Desde hace casi cuatro años que el Circulo Policial del Uruguay está realizando una tarea seria, profesional, y tenaz, de brindar información “no oficial” sobre la Policía.
Buscamos que la sociedad toda conozca de alguna forma a una Institución tan querida y sentida para los integrantes de nuestro Círculo, que por supuesto somos policías.
Por eso y con el apoyo de empresas como el Diario Ultimas Noticias, que nos han apoyado desde siempre, hemos ido instituyendo este espacio de opinión policial y fuente de conocimiento para quienes se tomen el trabajo de intentar saber que opinan libremente los policías.
Como sabrán los policías en actividad tienen prohibido realizar declaraciones a la prensa, y no es el momento de analizar si eso es legal, oportuno y pertinente o no.
Pero con nuestro Circulo Policial, al igual que con el resto de la Instituciones Sociales de la Policía, se da la situación de que si bien los socios de cada una de ellas son policías, las mismas se conforman legalmente en un ámbito civil, absolutamente independiente de cualquier institución estatal oficial, como puede ser el Ministerio del Interior o la Policía en si misma.

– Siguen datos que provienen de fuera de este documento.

File: src/rtl/store_narrow_if.sv
// store_narrow_if: request-side and memory-write-side bundle for store_narrow.
// The slave modport is the packer's view; master is the requester/memory view.
`default_nettype none

interface store_narrow_if #(
   parameter int ADDR_W = 32
);
   logic              reqValid_in;
   logic              reqReady_out;
   logic [ADDR_W-1:0] addr_in;
   logic [31:0]       word_in;
   logic [1:0]        size_in;
   logic              memValid_out;
   logic              memReady_in;
   logic [ADDR_W-1:0] memAddr_out;
   logic [15:0]       memData_out;
   logic [1:0]        memByteEn_out;
   logic              done_out;
   logic              misalign_out;

   modport slave (
      input  reqValid_in, addr_in, word_in, size_in, memReady_in,
      output reqReady_out, memValid_out, memAddr_out, memData_out,
             memByteEn_out, done_out, misalign_out
   );

   modport master (
      output reqValid_in, addr_in, word_in, size_in, memReady_in,
      input  reqReady_out, memValid_out, memAddr_out, memData_out,
             memByteEn_out, done_out, misalign_out
   );
endinterface

`default_nettype wire

File: src/rtl/store_narrow.sv
// store_narrow: packs byte/half/word stores onto a 16-bit little-endian write port.
// Define MISALIGN_TRAP_EN to drop misaligned half/word stores with a misalign pulse.
`default_nettype none

module store_narrow #(
   parameter int ADDR_W = 32
) (
   input  logic          clk_in,
   input  logic          rst_n_in,
   store_narrow_if.slave bus
);
   typedef enum logic [1:0] {
      IDLE    = 2'd0,
      BEAT_LO = 2'd1,
      BEAT_HI = 2'd2
   } state_t;

   state_t            state;
   logic              req_ready;
   logic              mem_valid;
   logic [ADDR_W-1:0] mem_addr;
   logic [15:0]       mem_data;
   logic [1:0]        mem_be;
   logic              done;
   logic              two_beats;
   logic [15:0]       hi_data;

   logic              trap;
   logic [ADDR_W-1:0] half_addr;
   logic [ADDR_W-1:0] word_addr;

   assign half_addr = {bus.addr_in[ADDR_W-1:1], 1'b0};
   // Word stores always start on a 4-byte boundary; misaligned low bits are dropped.
   assign word_addr = {bus.addr_in[ADDR_W-1:2], 2'b00};

`ifdef MISALIGN_TRAP_EN
   logic misalign;
   assign trap = (bus.size_in == 2'b01 && bus.addr_in[0]) ||
                 (bus.size_in == 2'b10 && bus.addr_in[1:0] != 2'b00);
   assign bus.misalign_out = misalign;
`else
   assign trap             = 1'b0;
   assign bus.misalign_out = 1'b0;
`endif

   always_ff @(posedge clk_in or negedge rst_n_in) begin
      if (!rst_n_in) begin
         state     <= IDLE;
         req_ready <= 1'b1;
         mem_valid <= 1'b0;
         mem_addr  <= '0;
         mem_data  <= '0;
         mem_be    <= '0;
         done      <= 1'b0;
         two_beats <= 1'b0;
         hi_data   <= '0;
`ifdef MISALIGN_TRAP_EN
         misalign  <= 1'b0;
`endif
      end else begin
         done <= 1'b0;
`ifdef MISALIGN_TRAP_EN
         misalign <= 1'b0;
`endif
         case (state)
            IDLE: begin
               if (bus.reqValid_in) begin
                  if (trap) begin
                     done <= 1'b1;
`ifdef MISALIGN_TRAP_EN
                     misalign <= 1'b1;
`endif
                  end else begin
                     case (bus.size_in)
                        2'b00: begin
                           mem_addr  <= half_addr;
                           mem_data  <= {bus.word_in[7:0], bus.word_in[7:0]};
                           mem_be    <= bus.addr_in[0] ? 2'b10 : 2'b01;
                           two_beats <= 1'b0;
                           mem_valid <= 1'b1;
                           req_ready <= 1'b0;
                           state     <= BEAT_LO;
                        end
                        2'b01: begin
                           mem_addr  <= half_addr;
                           mem_data  <= bus.word_in[15:0];
                           mem_be    <= 2'b11;
                           two_beats <= 1'b0;
                           mem_valid <= 1'b1;
                           req_ready <= 1'b0;
                           state     <= BEAT_LO;
                        end
                        2'b10: begin
                           mem_addr  <= word_addr;
                           mem_data  <= bus.word_in[15:0];
                           mem_be    <= 2'b11;
                           two_beats <= 1'b1;
                           hi_data   <= bus.word_in[31:16];
                           mem_valid <= 1'b1;
                           req_ready <= 1'b0;
                           state     <= BEAT_LO;
                        end
                        default: begin
                           // Reserved size: retire immediately with no beats.
                           done <= 1'b1;
                        end
                     endcase
                  end
               end
            end
            BEAT_LO: begin
               if (bus.memReady_in) begin
                  if (two_beats) begin
                     mem_addr <= mem_addr + ADDR_W'(2);
                     mem_data <= hi_data;
                     state    <= BEAT_HI;
                  end else begin
                     mem_valid <= 1'b0;
                     req_ready <= 1'b1;
                     done      <= 1'b1;
                     state     <= IDLE;
                  end
               end
            end
            BEAT_HI: begin
               if (bus.memReady_in) begin
                  mem_valid <= 1'b0;
                  req_ready <= 1'b1;
                  done      <= 1'b1;
                  state     <= IDLE;
               end
            end
            default: begin
               mem_valid <= 1'b0;
               req_ready <= 1'b1;
               state     <= IDLE;
            end
         endcase
      end
   end

   assign bus.reqReady_out  = req_ready;
   assign bus.memValid_out  = mem_valid;
   assign bus.memAddr_out   = mem_addr;
   assign bus.memData_out   = mem_data;
   assign bus.memByteEn_out = mem_be;
   assign bus.done_out      = done;
endmodule

`default_nettype wire

File: src/flat_wrapper.sv
// flat-port wrapper written by rule: the top's interface ports become plain ports
module store_narrow_flat 
#(
   parameter int ADDR_W = 32
)
  (clk_in, rst_n_in, bus_reqValid_in, bus_addr_in, bus_word_in, bus_size_in, bus_memReady_in, bus_reqReady_out, bus_memValid_out, bus_memAddr_out, bus_memData_out, bus_memByteEn_out, bus_done_out, bus_misalign_out);
  store_narrow_if #(.ADDR_W(ADDR_W)) bus_i ();
  input  logic clk_in;
  input  logic rst_n_in;
  input wire logic [$bits(bus_i.reqValid_in)-1:0] bus_reqValid_in;
  input wire logic [$bits(bus_i.addr_in)-1:0] bus_addr_in;
  input wire logic [$bits(bus_i.word_in)-1:0] bus_word_in;
  input wire logic [$bits(bus_i.size_in)-1:0] bus_size_in;
  input wire logic [$bits(bus_i.memReady_in)-1:0] bus_memReady_in;
  output wire logic [$bits(bus_i.reqReady_out)-1:0] bus_reqReady_out;
  output wire logic [$bits(bus_i.memValid_out)-1:0] bus_memValid_out;
  output wire logic [$bits(bus_i.memAddr_out)-1:0] bus_memAddr_out;
  output wire logic [$bits(bus_i.memData_out)-1:0] bus_memData_out;
  output wire logic [$bits(bus_i.memByteEn_out)-1:0] bus_memByteEn_out;
  output wire logic [$bits(bus_i.done_out)-1:0] bus_done_out;
  output wire logic [$bits(bus_i.misalign_out)-1:0] bus_misalign_out;
  assign bus_i.reqValid_in = bus_reqValid_in;
  assign bus_i.addr_in = bus_addr_in;
  assign bus_i.word_in = bus_word_in;
  assign bus_i.size_in = bus_size_in;
  assign bus_i.memReady_in = bus_memReady_in;
  assign bus_reqReady_out = bus_i.reqReady_out;
  assign bus_memValid_out = bus_i.memValid_out;
  assign bus_memAddr_out = bus_i.memAddr_out;
  assign bus_memData_out = bus_i.memData_out;
  assign bus_memByteEn_out = bus_i.memByteEn_out;
  assign bus_done_out = bus_i.done_out;
  assign bus_misalign_out = bus_i.misalign_out;
  store_narrow #(.ADDR_W(ADDR_W)) u_core (.clk_in(clk_in), .rst_n_in(rst_n_in), .bus(bus_i));
endmodule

Y es desde esos ámbitos civiles, en que los policías podemos y debemos expresar con respeto nuestras inquietudes, nuestros reclamos, nuestras vivencias y nuestras necesidades.

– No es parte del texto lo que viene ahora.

### src/rtl/bnn_neuron_seq_if.sv
// Shared word-addressed read port used by the multi-word BNN neuron sequencer.
// One outstanding read at a time: req/addr until gnt, then data on a later rvalid.
interface bnn_neuron_seq_if #(
    parameter int ADDR_W = 8
);
    logic              mem_req;
    logic [ADDR_W-1:0] mem_addr;
    logic              mem_gnt;
    logic              mem_rvalid;
    logic [31:0]       mem_rdata;

    modport master (
        output mem_req,
        output mem_addr,
        input  mem_gnt,
        input  mem_rvalid,
        input  mem_rdata
    );

    modport slave (
        input  mem_req,
        input  mem_addr,
        output mem_gnt,
        output mem_rvalid,
        output mem_rdata
    );
endinterface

Lamentablemente, no todos tienen clara tal situación, y solamente se hacen escuchar quienes realmente lo han entendido.
Estas limitaciones que tiene el personal policía, -reiteramos sin entrar a considerar la legalidad de las mismas-, también los condiciona como funcionarios públicos especiales.

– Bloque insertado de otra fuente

[src/rtl/arm_exec_unit.sv]
// rtl/arm_exec_unit.sv - single-cycle ARM data-processing execute stage with NZCV flags and sticky halt
//
// Ports:
//   clk        rising-edge clock
//   rst        asynchronous active-low reset
//   valid_in   inst and operand values are present this cycle
//   inst       ARM instruction word
//   rn_val     value of Rn (inst[19:16])
//   rm_val     value of Rm (inst[3:0])
//   rs_val     value of Rs (inst[11:8])
//   result     registered ALU result (updated every cycle)
//   rd_idx     registered destination index inst[15:12]
//   rd_we      registered write enable for rd_idx
//   flags      current NZCV, [3]=N [2]=Z [1]=C [0]=V
//   valid_out  registered copy of valid_in
//   halted     sticky, set by a valid HALT_INST
module arm_exec_unit #(
   parameter logic [31:0] HALT_INST = 32'hE3A000BB
) (
   input  logic        clk,
   input  logic        rst,
   input  logic        valid_in,
   input  logic [31:0] inst,
   input  logic [31:0] rn_val,
   input  logic [31:0] rm_val,
   input  logic [31:0] rs_val,
   output logic [31:0] result,
   output logic [3:0]  rd_idx,
   output logic        rd_we,
   output logic [3:0]  flags,
   output logic        valid_out,
   output logic        halted
);

   logic flag_n, flag_z, flag_c, flag_v;
   assign flag_n = flags[3];
   assign flag_z = flags[2];
   assign flag_c = flags[1];
   assign flag_v = flags[0];

   function automatic logic [31:0] ror32(input logic [31:0] v, input logic [4:0] r);
      // r == 0 makes the left term a shift by 32, which is zero, so v passes through
      return (v >> r) | (v << (6'd32 - {1'b0, r}));
   endfunction

   // ---------------- condition ----------------
   logic cond_pass;

   always_comb begin
      cond_pass = 1'b0;
      case (inst[31:28])
         4'h0:    cond_pass = flag_z;
         4'h1:    cond_pass = !flag_z;
         4'h2:    cond_pass = flag_c;
         4'h3:    cond_pass = !flag_c;
         4'h4:    cond_pass = flag_n;
         4'h5:    cond_pass = !flag_n;
         4'h6:    cond_pass = flag_v;
         4'h7:    cond_pass = !flag_v;
         4'h8:    cond_pass = flag_c && !flag_z;
         4'h9:    cond_pass = !flag_c || flag_z;
         4'hA:    cond_pass = (flag_n == flag_v);
         4'hB:    cond_pass = (flag_n != flag_v);
         4'hC:    cond_pass = !flag_z && (flag_n == flag_v);
         4'hD:    cond_pass = flag_z || (flag_n != flag_v);
         4'hE:    cond_pass = 1'b1;
         default: cond_pass = 1'b0;
      endcase
   end

   // ---------------- barrel shifter ----------------
   logic [1:0]  sh_type;
   logic [4:0]  imm_amt;
   logic [7:0]  amt8;
   logic [32:0] t33;
   logic [31:0] shift_out;
   logic        shift_c;

   assign sh_type = inst[6:5];
   assign imm_amt = inst[11:7];

   always_comb begin
      shift_out = rm_val;
      shift_c   = flag_c;
      amt8      = 8'd0;
      t33       = 33'd0;
      if (inst[25]) begin
         shift_out = ror32({24'd0, inst[7:0]}, {inst[11:8], 1'b0});
         shift_c   = (inst[11:8] == 4'd0) ? flag_c : shift_out[31];
      end else if (!inst[4] && imm_amt == 5'd0 && sh_type == 2'b11) begin
         // ROR #0 is RRX
         shift_out = {flag_c, rm_val[31:1]};
         shift_c   = rm_val[0];
      end else begin
         if (inst[4])
            amt8 = rs_val[7:0];
         else if (imm_amt == 5'd0 && sh_type != 2'b00)
            amt8 = 8'd32;            // LSR #0 / ASR #0 encode a shift by 32
         else
            amt8 = {3'd0, imm_amt};
         if (amt8 != 8'd0) begin
            // 33-bit shifts carry the last bit shifted out in the extra position
            case (sh_type)
               2'b00: begin
                  if (amt8 <= 8'd32) begin
                     t33       = {1'b0, rm_val} << amt8;
                     shift_out = t33[31:0];
                     shift_c   = t33[32];
                  end else begin
                     shift_out = 32'd0;
                     shift_c   = 1'b0;
                  end
               end
               2'b01: begin
                  if (amt8 <= 8'd32) begin
                     t33       = {rm_val, 1'b0} >> amt8;
                     shift_out = t33[32:1];
                     shift_c   = t33[0];
                  end else begin
                     shift_out = 32'd0;
                     shift_c   = 1'b0;
                  end
               end
               2'b10: begin
                  t33       = $signed({rm_val, 1'b0}) >>> ((amt8 >= 8'd32) ? 8'd32 : amt8);
                  shift_out = t33[32:1];
                  shift_c   = t33[0];
               end
               default: begin
                  if (amt8[4:0] == 5'd0) begin
                     shift_out = rm_val;
                     shift_c   = rm_val[31];
                  end else begin
                     shift_out = ror32(rm_val, amt8[4:0]);
                     shift_c   = shift_out[31];
                  end
               end
            endcase
         end
      end
   end

   // ---------------- ALU ----------------
   logic [3:0]  opcode;
   logic [31:0] add_a, add_b;
   logic        add_cin;
   logic [32:0] sum33;
   logic        add_v;
   logic [31:0] alu_res;
   logic        is_arith, is_test, is_dp;

   assign opcode   = inst[24:21];
   assign is_arith = (opcode[3:1] == 3'b001) || (opcode[3:2] == 2'b01) || (opcode[3:1] == 3'b101);
   assign is_test  = (opcode[3:2] == 2'b10);
   // bit25=0 with bit7=bit4=1 is the multiply / extra load-store space
   assign is_dp    = (inst[27:26] == 2'b00) && !(!inst[25] && inst[7] && inst[4]);

   always_comb begin
      add_a   = rn_val;
      add_b   = shift_out;
      add_cin = 1'b0;
      case (opcode)
         4'h2, 4'hA: begin add_b = ~shift_out; add_cin = 1'b1; end
         4'h3:       begin add_a = shift_out; add_b = ~rn_val; add_cin = 1'b1; end
         4'h5:       begin add_cin = flag_c; end
         4'h6:       begin add_b = ~shift_out; add_cin = flag_c; end
         4'h7:       begin add_a = shift_out; add_b = ~rn_val; add_cin = flag_c; end
         default:    begin add_cin = 1'b0; end
      endcase
   end

   assign sum33 = {1'b0, add_a} + {1'b0, add_b} + {32'd0, add_cin};
   assign add_v = (add_a[31] == add_b[31]) && (sum33[31] != add_a[31]);

   always_comb begin
      alu_res = 32'd0;
      case (opcode)
         4'h0, 4'h8: alu_res = rn_val & shift_out;
         4'h1, 4'h9: alu_res = rn_val ^ shift_out;
         4'hC:       alu_res = rn_val | shift_out;
         4'hD:       alu_res = shift_out;
         4'hE:       alu_res = rn_val & ~shift_out;
         4'hF:       alu_res = ~shift_out;
         default:    alu_res = sum33[31:0];
      endcase
   end

   // ---------------- commit ----------------
   logic       exec_ok;
   logic       flag_we;
   logic [3:0] flags_nxt;

   assign exec_ok   = valid_in && cond_pass && is_dp;
   assign flag_we   = exec_ok && (inst[20] || is_test);
   assign flags_nxt = {alu_res[31],
                       (alu_res == 32'd0),
                       is_arith ? sum33[32] : shift_c,
                       is_arith ? add_v : flag_v};

   always_ff @(posedge clk or negedge rst) begin
      if (!rst) begin
         result    <= 32'd0;
         rd_idx    <= 4'd0;
         rd_we     <= 1'b0;
         flags     <= 4'd0;
         valid_out <= 1'b0;
         halted    <= 1'b0;
      end else begin
         result    <= alu_res;
         rd_idx    <= inst[15:12];
         rd_we     <= exec_ok && !is_test;
         valid_out <= valid_in;
         if (flag_we)
            flags <= flags_nxt;
         if (valid_in && inst == HALT_INST)
            halted <= 1'b1;
      end
   end

endmodule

Y es bueno que la sociedad se entere de lo que sienten y opinan los policías. Claro que cuando uno tiene libertad de hablar, y dice la verdad siempre a alguien va a molestar. Por eso es que desde la visión de las autoridades políticas nos perciben como opositores, cuando nada está más lejos de nuestra posición.
Pero lógico, nosotros decimos cosas que quienes están cerca de las autoridades no pueden o no quieren decir. Lo nuestro choca y es más fácil atrincherarse, y asumir una actitud defensiva, que escuchar “la otra campana”.
Tenemos mucho para aportar y colaborar, pero también tenemos mucho para criticar. Tal vez lo mejor sería un equilibrio, porque tampoco somos obsecuentes.
Mientras tanto no nos quieren escuchar y se enojan cuando nos leen. ¿Que le vamos a hacer?